(DATASET ENTRIES)
## src/rtl/bram_sweep_tester_if.sv

```systemverilog
// One BRAM port as seen by the sweep tester: write side, read side, registered read data.
interface bram_sweep_tester_if #(
    parameter int ADDR_WIDTH = 10,
    parameter int DATA_WIDTH = 36
);
    logic                  WEN_o;
    logic [ADDR_WIDTH-1:0] WR_ADDR_o;
    logic [DATA_WIDTH-1:0] WDATA_o;
    logic                  REN_o;
    logic [ADDR_WIDTH-1:0] RD_ADDR_o;
    logic [DATA_WIDTH-1:0] RDATA_i;

    modport master (
        output WEN_o, WR_ADDR_o, WDATA_o, REN_o, RD_ADDR_o,
        input  RDATA_i
    );

    modport slave (
        input  WEN_o, WR_ADDR_o, WDATA_o, REN_o, RD_ADDR_o,
        output RDATA_i
    );
endinterface

```

## src/rtl/bram_sweep_tester.sv

```systemverilog
// Write sweep then read sweep over an address window of one BRAM port, checking each
// returned word against an address-derived pattern and reporting pass/fail.
module bram_sweep_tester #(
    parameter int ADDR_WIDTH = 10,
    parameter int DATA_WIDTH = 36,
    parameter int BASE_ADDR  = 0,
    parameter int COUNT      = 512,
    parameter int ERR_WIDTH  = 16
) (
    input  logic                  clock0,
    input  logic                  nreset_i,
    input  logic                  start_i,
    output logic                  busy_o,
    output logic                  done_o,
    output logic                  pass_o,
    output logic [ERR_WIDTH-1:0]  err_cnt_o,
    output logic [ADDR_WIDTH-1:0] first_err_addr_o,
    bram_sweep_tester_if.master   bram
);
    localparam int PW = (DATA_WIDTH > ADDR_WIDTH + 20) ? DATA_WIDTH : ADDR_WIDTH + 20;
    localparam int CW = $clog2(COUNT + 1);
    localparam logic [CW-1:0]         LAST = CW'(COUNT - 1);
    localparam logic [ADDR_WIDTH-1:0] BASE = ADDR_WIDTH'(BASE_ADDR);

    function automatic logic [DATA_WIDTH-1:0] pattern(input logic [ADDR_WIDTH-1:0] a);
        logic [PW-1:0] t;
        t = PW'(a) | (PW'(a) << 20) | PW'(20'h55000);
        return t[DATA_WIDTH-1:0];
    endfunction

    typedef enum logic [2:0] {IDLE, WRITE, READ, DRAIN, DONE} state_t;

    state_t                state;
    logic [CW-1:0]         idx;
    logic                  wen, ren;
    logic [ADDR_WIDTH-1:0] wr_addr, rd_addr, wr_addr_nxt;
    logic [DATA_WIDTH-1:0] wdata;
    logic                  exp_vld;
    logic [DATA_WIDTH-1:0] exp_data;
    logic [ADDR_WIDTH-1:0] exp_addr;
    logic                  mismatch;
    logic [ERR_WIDTH-1:0]  err_next;

    assign bram.WEN_o     = wen;
    assign bram.WR_ADDR_o = wr_addr;
    assign bram.WDATA_o   = wdata;
    assign bram.REN_o     = ren;
    assign bram.RD_ADDR_o = rd_addr;
    assign wr_addr_nxt    = wr_addr + ADDR_WIDTH'(1);

    // Case inequality so an X/Z return word is flagged rather than silently matching.
    always_comb begin
        mismatch = exp_vld && (bram.RDATA_i !== exp_data);
        err_next = err_cnt_o;
        if (mismatch && err_cnt_o != '1)
            err_next = err_cnt_o + ERR_WIDTH'(1);
    end

    always_ff @(posedge clock0 or negedge nreset_i) begin
        if (!nreset_i) begin
            state            <= IDLE;
            idx              <= '0;
            wen              <= 1'b0;
            ren              <= 1'b0;
            wr_addr          <= '0;
            rd_addr          <= '0;
            wdata            <= '0;
            exp_vld          <= 1'b0;
            exp_data         <= '0;
            exp_addr         <= '0;
            busy_o           <= 1'b0;
            done_o           <= 1'b0;
            pass_o           <= 1'b0;
            err_cnt_o        <= '0;
            first_err_addr_o <= '0;
        end else begin
            // Expected word and address travel alongside the BRAM read latency.
            exp_vld  <= ren;
            exp_data <= pattern(rd_addr);
            exp_addr <= rd_addr;
            if (mismatch) begin
                err_cnt_o <= err_next;
                if (err_cnt_o == '0)
                    first_err_addr_o <= exp_addr;
            end

            case (state)
                IDLE, DONE: begin
                    if (start_i) begin
                        state            <= WRITE;
                        busy_o           <= 1'b1;
                        done_o           <= 1'b0;
                        pass_o           <= 1'b0;
                        err_cnt_o        <= '0;
                        first_err_addr_o <= '0;
                        wen              <= 1'b1;
                        wr_addr          <= BASE;
                        wdata            <= pattern(BASE);
                        idx              <= '0;
                    end
                end
                WRITE: begin
                    if (idx == LAST) begin
                        state   <= READ;
                        wen     <= 1'b0;
                        ren     <= 1'b1;
                        rd_addr <= BASE;
                        idx     <= '0;
                    end else begin
                        idx     <= idx + CW'(1);
                        wr_addr <= wr_addr_nxt;
                        wdata   <= pattern(wr_addr_nxt);
                    end
                end
                READ: begin
                    if (idx == LAST) begin
                        state <= DRAIN;
                        ren   <= 1'b0;
                    end else begin
                        idx     <= idx + CW'(1);
                        rd_addr <= rd_addr + ADDR_WIDTH'(1);
                    end
                end
                DRAIN: begin
                    state  <= DONE;
                    busy_o <= 1'b0;
                    done_o <= 1'b1;
                    pass_o <= (err_next == '0);
                end
                default: state <= IDLE;
            endcase
        end
    end
endmodule

```

## src/flat_wrapper.sv

```systemverilog
// flat-port wrapper written by rule: the top's interface ports become plain ports
module bram_sweep_tester_flat 
#(
    parameter int ADDR_WIDTH = 10,
    parameter int DATA_WIDTH = 36,
    parameter int BASE_ADDR  = 0,
    parameter int COUNT      = 512,
    parameter int ERR_WIDTH  = 16
)
  (clock0, nreset_i, start_i, busy_o, done_o, pass_o, err_cnt_o, first_err_addr_o, bram_WEN_o, bram_WR_ADDR_o, bram_WDATA_o, bram_REN_o, bram_RD_ADDR_o, bram_RDATA_i);
  bram_sweep_tester_if #(.ADDR_WIDTH(ADDR_WIDTH), .DATA_WIDTH(DATA_WIDTH)) bram_i ();
  input  logic clock0;
  input  logic nreset_i;
  input  logic start_i;
  output logic busy_o;
  output logic done_o;
  output logic pass_o;
  output logic [ERR_WIDTH-1:0] err_cnt_o;
  output logic [ADDR_WIDTH-1:0] first_err_addr_o;
  output wire logic [$bits(bram_i.WEN_o)-1:0] bram_WEN_o;
  output wire logic [$bits(bram_i.WR_ADDR_o)-1:0] bram_WR_ADDR_o;
  output wire logic [$bits(bram_i.WDATA_o)-1:0] bram_WDATA_o;
  output wire logic [$bits(bram_i.REN_o)-1:0] bram_REN_o;
  output wire logic [$bits(bram_i.RD_ADDR_o)-1:0] bram_RD_ADDR_o;
  input wire logic [$bits(bram_i.RDATA_i)-1:0] bram_RDATA_i;
  assign bram_WEN_o = bram_i.WEN_o;
  assign bram_WR_ADDR_o = bram_i.WR_ADDR_o;
  assign bram_WDATA_o = bram_i.WDATA_o;
  assign bram_REN_o = bram_i.REN_o;
  assign bram_RD_ADDR_o = bram_i.RD_ADDR_o;
  assign bram_i.RDATA_i = bram_RDATA_i;
  bram_sweep_tester #(.ADDR_WIDTH(ADDR_WIDTH), .DATA_WIDTH(DATA_WIDTH), .BASE_ADDR(BASE_ADDR), .COUNT(COUNT), .ERR_WIDTH(ERR_WIDTH)) u_core (.clock0(clock0), .nreset_i(nreset_i), .start_i(start_i), .busy_o(busy_o), .done_o(done_o), .pass_o(pass_o), .err_cnt_o(err_cnt_o), .first_err_addr_o(first_err_addr_o), .bram(bram_i));
endmodule
```

## config.mk

```make
export PLATFORM = sky130hd
export DESIGN_NAME = bram_sweep_tester_flat
export DESIGN_NICKNAME = d
export VERILOG_FILES = /design/src/rtl/bram_sweep_tester_if.sv /design/src/rtl/bram_sweep_tester.sv /design/src/flat_wrapper.sv
export SDC_FILE = /design/constraint.sdc
export NUM_CORES = 1
export LEC_CHECK = 0
export CAP_MARGIN = 15
export CORE_UTILIZATION = 51
export CTS_CLUSTER_SIZE = 30
export DETAILED_ROUTE_END_ITERATION = 7
export HOLD_SLACK_MARGIN = 0.02
export PLACE_DENSITY = 0.86
export SYNTH_ARGS = -nofsm -noshare
export SYNTH_HDL_FRONTEND = slang
export SYNTH_SLANG_ARGS = --single-unit
```

## constraint.sdc

```tcl
create_clock -name clock0 -period 4.3 [get_ports clock0]
set_input_delay 0.86 -clock clock0 [delete_from_list [all_inputs] [get_ports clock0]]
set_output_delay 0.86 -clock clock0 [all_outputs]
set_load 0.005 [all_outputs]
```

==> results.json <==
{
  "grt_setup_unrepaired": "false",
  "viasPerCell": 5.51,
  "layout-drive-gt1-share_pct": 5.49,
  "dp_hpwl_um": 7240,
  "syn_area_um2": 4250,
  "slew_viol_final": 0,
  "path_max_fanout": 24,
  "slowest_delay_ns": 0.76,
  "hold_violations": 0,
  "synth_edf_count": 0,
  "first_pass_iters": 4,
  "ant_nets": 0,
  "synth_cell_types": 51,
  "dieWidth_um": 93.2,
  "post_cts_buffers": 0,
  "synthCells": 455,
  "antenna_found_initial": 0,
  "grt_pass1_wl_um": 16700,
  "crit_chain": "clkdlybuf4s50_1 > and3_1 > o22ai_1 > nor4_2 > a21oi_2 > and4_1 > o21ai_1 > a211o_1 > o21ai_1",
  "cts_tree": "done",
  "vias": 3573,
  "path_clk_slew_ns": 0.09,
  "worst_hold_slack_ns": 0.439,
  "endpoint_kind": "register",
  "core_um2": 7890,
  "root_buffer": "clkbuf_8",
  "first_iter_violations": 225,
  "min_path_type": "register to register",
  "clock_latency_ns": 0.35,
  "synth_warnings": 0,
  "area_growth_pct": 28.5,
  "cp.arrival_ns": 3.35,
  "wirelength_um": 10000,
  "numCtsBuffers": 9,
  "die-area_um2": 8690,
  "period_share_pct": 71.4,
  "setup_viol": 0,
  "crit_type": "input pin to register",
  "power.leakage_uw": 0.00239,
  "synth_area_per_cell_um2": 9.33,
  "ys_seq_elements": 77,
  "synth_ff_type": "dfrtp_1",
  "timing.critical_path.mode_cell": "o21ai_1",
  "cts_resized": 0,
  "grt_pass1_vias": 3455,
  "track_usage_pct": 24.6,
  "clock-sinks": 77,
  "grt_start_max_net_pins": 78,
  "relSlewSlack_pct": 36.4,
  "wire_per_inst_um": 15.5,
  "clock_skew_ns": 0.00560,
  "nets": 585,
  "worstMarginPinSlew_ns": 0.954,
  "place_ws_ns": 0.902,
  "critPathTopFamily": "compound AO/OA/AOI/OAI gates",
  "min_period_ns": 3.07,
  "cellPowerDensity_nw_per_um2": 432,
  "overflow": 0,
  "cts_buffer_depth": 2,
  "portBuffers": 113,
  "initial_core_util_pct": 53.8,
  "outcome": "completed",
  "postCtsHoldBufs": 0,
  "finalWeightedCongestion": 0.904,
  "drcViolationCount": 0,
  "maxCapViolations": 0,
  "fp.dieH_um": 93.2,
  "ir_drop_uv": 257,
  "slowest_stage": "a21oi_2",
  "fmax_mhz": 326,
  "h-tree-depth": 3,
  "ys_seq_area_share_pct": 45.4,
  "cp.required_ns": 4.58,
  "setup_slack_ns": 1.23,
  "critPathBufInv": 1,
  "row_count": 32,
  "io_pins": 126,
  "n_antenna_cell": 0,
  "synthArstFlopShare_pct": 100,
  "cp-start-kind": "input pin",
  "setup_tns_ns": 0
}
-- path summary, 6_finish.rpt --
kind / start / to / slack, ns / cells after the start
max in group asynchronous: nreset_i / u_core.bram.WDATA_o[18] / 3.03 / 1
worst min register to register: u_core.bram.RD_ADDR_o[5] / u_core.exp_addr[5] / 0.44 / 0
worst max-delay path: bram_RDATA_i[27] / u_core.pass_o / 1.23 / 9
worst max register to register: u_core.idx[0] / u_core.idx[6] / 1.59 / 9
min in group asynchronous: nreset_i / u_core.err_cnt_o[4] / 0.63 / 1
worst min-delay path: u_core.bram.RD_ADDR_o[5] / u_core.exp_addr[5] / 0.44 / 0
-- cell families (layout without fill, tap and decap cells) --
family | after synthesis | count (layout) | share of synthesized area (%)
compound gates | 52 | 52 | 7.93
xor+xnor | 42 | 42 | 8.67
mux | 15 | 15 | 3.57
fa+ha+maj | 5 | 5 | 1.47
simple gates | 201 | 201 | 24.0
other cells | 2 | 13 | 0.177
buf+inv | 61 | 141 | 8.81
flops | 77 | 77 | 45.4
-- metrics by stage --
stage / area [µm²] / std cells / total power [µW] / utilization, %
final: 5460 / 648 / 2360 / 69.2
after CTS: 5460 / 648 / 2370 / 69.2
after floorplan: 4290 / 466 / 1410 / -
after detailed placement: 5230 / 632 / 1730 / 66.3
after global routing: 5460 / 648 / 2490 / 69.2
after global placement: 5230 / 632 / 1680 / 66.3
-- flip-flops by register name, summed over array words and instances, names as in the netlist --
register                 count
u_core.exp_addr              9
u_core.bram.WDATA_o          2
u_core.bram.REN_o            1
u_core.pass_o                1
u_core.exp_vld               1
u_core.err_cnt_o            16
u_core.bram.RD_ADDR_o       10
u_core.first_err_addr_o     10
u_core.done_o                1
u_core.exp_data              2
u_core.busy_o                1
u_core.bram.WEN_o            1
u_core.idx                  10
u_core.state                 3
u_core.bram.WR_ADDR_o        9
-- layout by cell type, fill, tap and decap left out, drive strengths merged, types with 10 or more instances in the layout --
| cell | instances |
|---|---|
| xor2 | 27 |
| nor3 | 19 |
| clkdlybuf4s50 | 112 |
| inv | 13 |
| dfrtp | 77 |
| nand2 | 29 |
| and3 | 15 |
| xnor2 | 15 |
| conb | 13 |
| mux2i | 14 |
| nor2 | 72 |
| nand3 | 26 |
| o21ai | 14 |
| a21oi | 15 |
| nor4 | 10 |
| nand4 | 10 |
-- metal layers --
layer	share of wire [%]	global-route usage, %	vias to the layer above	wire, µm
li1	-	-	1703	-
met1	41	31.1	1723	4140
met2	51	41.3	124	5130
met3	4.6	5.04	23	461
met4	3.0	10.3	0	302
met5	0	0	-	0
-- layout make-up --
type                    instances  area, µm²
fillers                       597       2430
repair buffers                115       1140
inverters                      10       37.5
well taps                     102        128
clock inverters                 7        106
flip-flops and latches         77       1930
clock buffers                   9        124
multi-input cells             328       1990
-- Yosys cell counts, types with 8 or more instances --
library cell	number	area share, %
nor2_1	71	6.3
a21oi_1	14	1.7
nor3_1	18	2.1
xor2_1	27	5.6
o21ai_0	12	1.4
nand3_1	26	3.1
nor4_1	8	1.2
xnor2_1	15	3.1
and3_1	15	2.2
inv_1	10	0.88
nand2_1	29	2.6
nand4_1	9	1.3
clkbuf_1	11	0.97
dfrtp_1	77	45
buf_4	38	6.7
mux2i_1	14	3.3
-- power by group --
part / internal [µW] / switching [µW] / total, µW
registers: 830 / 156 / 987
logic: 400 / 345 / 745
clock network: 337 / 290 / 627
total: 1570 / 792 / 2360
Note: power is estimated with default switching activity, not from simulation.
(End DATASET ENTRIES)
◆ PROBLEM ◆
Using the records above, copy each line that contains "switching".

◆ ANSWER BELOW ◆
part / internal [µW] / switching [µW] / total, µW
Note: power is estimated with default switching activity, not from simulation.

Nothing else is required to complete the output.